Ma rimase a guardare compiaciuta la Cooman che rabbrividiva e gemeva dondolandosi avanti e indietro in un crescendo di dolore. Harry sentì un singhiozzo soffocato alla sua sinistra e si voltò. Lavanda e Calì piangevano entrambe in silenzio, abbracciate. Poi sentì dei passi. La professoressa McGranitt si era avvicinata con passo sicuro alla Cooman, e ora le batteva con decisione sulla schiena, porgendole un grande fazzoletto.
«Su, su, Sibilla… calmati… soffiati il naso… non è così brutto come sembra… non dovrai lasciare Hogwarts…»
«Oh, davvero, professoressa McGranitt?» chiese la Umbridge con voce mortifera, facendo un passo avanti. «E l’autorità per fare questa affermazione…?»
«È la mia» rispose una voce profonda.
Il portone di quercia si era aperto. Gli studenti si fecero da parte quando Silente apparve sulla soglia. Harry non immaginava proprio che cosa stesse facendo fuori, ma c’era qualcosa di impressionante nella sua figura immobile sulla porta, stagliata contro una notte stranamente nebbiosa. Lasciandosi le porte aperte alle spalle, avanzò sorridendo all’interno del cerchio degli spettatori verso la professoressa Cooman, in lacrime e tremante sul suo baule, con la McGranitt accanto.

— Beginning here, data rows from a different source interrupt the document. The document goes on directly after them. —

Background: an optimization exercise with open tools, aiming at small area. Do not read the settings as production practice.
Power figures rest on the tool's default switching activity, not on a simulated workload.

== job 101 ==
==> flow/design.v <==
module signal_generator(input clk25,
       input rst,
       output hsyncOut,
       output vsyncOut,
       output [9:0] xposOut,
       output [9:0] yposOut);
reg [9:0] xpos;
reg [9:0] ypos;
wire endline = (xpos == 799);
always @(posedge clk25) begin
 if (rst || endline)
   xpos <= 0;
 else
   xpos <= xpos + 1;
end
always @(posedge clk25) begin
 if (rst)
  ypos <= 0;
 else if (endline) begin
  if (ypos == 520)
   ypos <= 0;
  else
   ypos <= ypos + 1;
 end
end
assign hsyncOut = ~(xpos >= 666 && xpos <= 760);
wire x0 = (xpos == 0);
assign vsyncOut = ~(x0 ? (ypos == 491 || ypos == 492) : (ypos == 490 || ypos == 491));
assign xposOut = xpos;
assign yposOut = ypos;
endmodule
module game(input clk25,
    input rst,
    input [9:0] xpos,
    input [9:0] ypos,
    input rota,
    input rotb,
    input de,
    output red,
    output green,
    output blue);
reg [17:0] tmr;
wire tmr_wrap = (tmr == 18'h0de83);
wire tmr_fb = ~(tmr[17] ^ tmr[10]);
always @(posedge clk25) begin
 if (rst || tmr_wrap)
  tmr <= 18'd0;
 else
  tmr <= {tmr[16:0], tmr_fb};
end
reg [8:0] paddlePosition;
always @(posedge clk25) begin
 if (rst)
  paddlePosition <= 160;
 else if (tmr_wrap) begin
  if (rota)
   paddlePosition <= paddlePosition + 3;
  else if (rotb)
   paddlePosition <= paddlePosition - 3;
 end
end
reg [95:0] dead;
wire wide = dead[29];    
wire fast = dead[30];    
wire endOfFrame = (xpos == 0 && ypos == 480);
wire [7:0] row;
wire [11:0] col;
genvar gi;
generate
 for (gi = 0; gi < 8; gi = gi + 1) begin : g_row
  assign row[gi] = (ypos >= 30 + 30*gi) && (ypos <= 50 + 30*gi);
 end
 for (gi = 0; gi < 12; gi = gi + 1) begin : g_col
  assign col[gi] = (xpos >= 13 + 52*gi) && (xpos <= 55 + 52*gi);
 end
endgenerate
reg [9:0] ballX;
reg [8:0] ballY;
reg ballXpos, ballYpos;
reg Xbounce, Ybounce;
reg [5:0] missTimer;
wire [10:0] dbx = {1'b0, xpos} - {1'b0, ballX};
wire [10:0] dby = {1'b0, ypos} - {2'b0, ballY};
wire ball = (dbx <= 5) && (dby <= 5);
wire [10:0] dpx = {1'b0, xpos} - {2'b0, paddlePosition};
wire paddle = (dpx >= 4) && (dpx <= (wide ? 120 : 84)) && (ypos >= 440) && (ypos <= 447);
wire area = (xpos < 640 && ypos < 480);
wire top = (area && ypos <= 10);
wire bottom = (area && ypos >= 476);
wire left = (area && xpos <= 3);
wire right = (area && xpos >= 637);
wire border = left || right || top;
wire missed = area && (missTimer != 0);
wire atOrigin = (ballX == 0 && ballY == 0);
wire [3:0] step = fast ? 4'd5 : 4'd3;
always @(posedge clk25) begin
 if (rst) begin
  ballX <= 0;
  ballY <= 0;
 end
 else if (endOfFrame) begin
  if (atOrigin) begin
   ballX <= 25;
   ballY <= 280;
  end
  else begin
   if (ballXpos ^ Xbounce)
    ballX <= ballX + step;
   else
    ballX <= ballX - step;
   if (ballYpos ^ Ybounce)
    ballY <= ballY + step;
   else
    ballY <= ballY - step;
  end
 end
end
always @(posedge clk25) begin
 if (rst) begin
  Xbounce <= 0;
  Ybounce <= 0;
  ballXpos <= 1;
  ballYpos <= 1;
  missTimer <= 0;
 end
 else if (!endOfFrame) begin
  if (ball && (left || right))
   Xbounce <= 1;
  if (ball && (top || bottom || (paddle && ballYpos)))
   Ybounce <= 1;
  if (ball && bottom)
   missTimer <= 60;
 end
 else begin
  if (atOrigin) begin
   ballXpos <= 1;
   ballYpos <= 1;
   Xbounce <= 0;
   Ybounce <= 0;
  end
  else begin
   if (Xbounce)
    ballXpos <= ~ballXpos;
   if (Ybounce)
    ballYpos <= ~ballYpos;
   Xbounce <= 0;
   Ybounce <= 0;
   if (missTimer != 0)
    missTimer <= missTimer - 1;
  end
 end
end
wire set_all = rst | (~endOfFrame & de);
wire [7:0] hitrow = row & {8{ball & ~endOfFrame & ~rst}};
wire [95:0] hit;
wire [95:0] lit;
generate
 for (gi = 0; gi < 96; gi = gi + 1) begin : g_brick
  assign hit[gi] = hitrow[gi / 12] & col[gi % 12];
  assign lit[gi] = row[gi / 12] & col[gi % 12] & ~dead[gi];
 end
endgenerate
always @(posedge clk25)
 dead <= hit | (dead & {96{~set_all}});
wire common = missed || border || paddle || ball;
wire bR = |lit[23:0] | |lit[95:72];
wire bG = |lit[28:24] | |lit[95:31];
wire bB = |lit[47:24];
assign red   = common | bR;
assign green = common | bG;
assign blue  = common | bB;
endmodule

«La sua, professor Silente?» La Umbridge diede in una risatina sgradevole. «Temo che lei non capisca la situazione. Io ho qui» e trasse un rotolo di pergamena dalla tasca, «un Ordine di Licenziamento firmato da me e dal Ministro della Magia. Ai sensi del Decreto Didattico Numero Ventitré, l’Inquisitore Supremo di Hogwarts ha il potere di fare indagini, mettere in verifica e licenziare qualunque insegnante ella, vale a dire io, non ritenga all’altezza degli standard richiesti dal Ministero della Magia. Non ho ritenuto la professoressa Cooman all’altezza, e l’ho licenziata».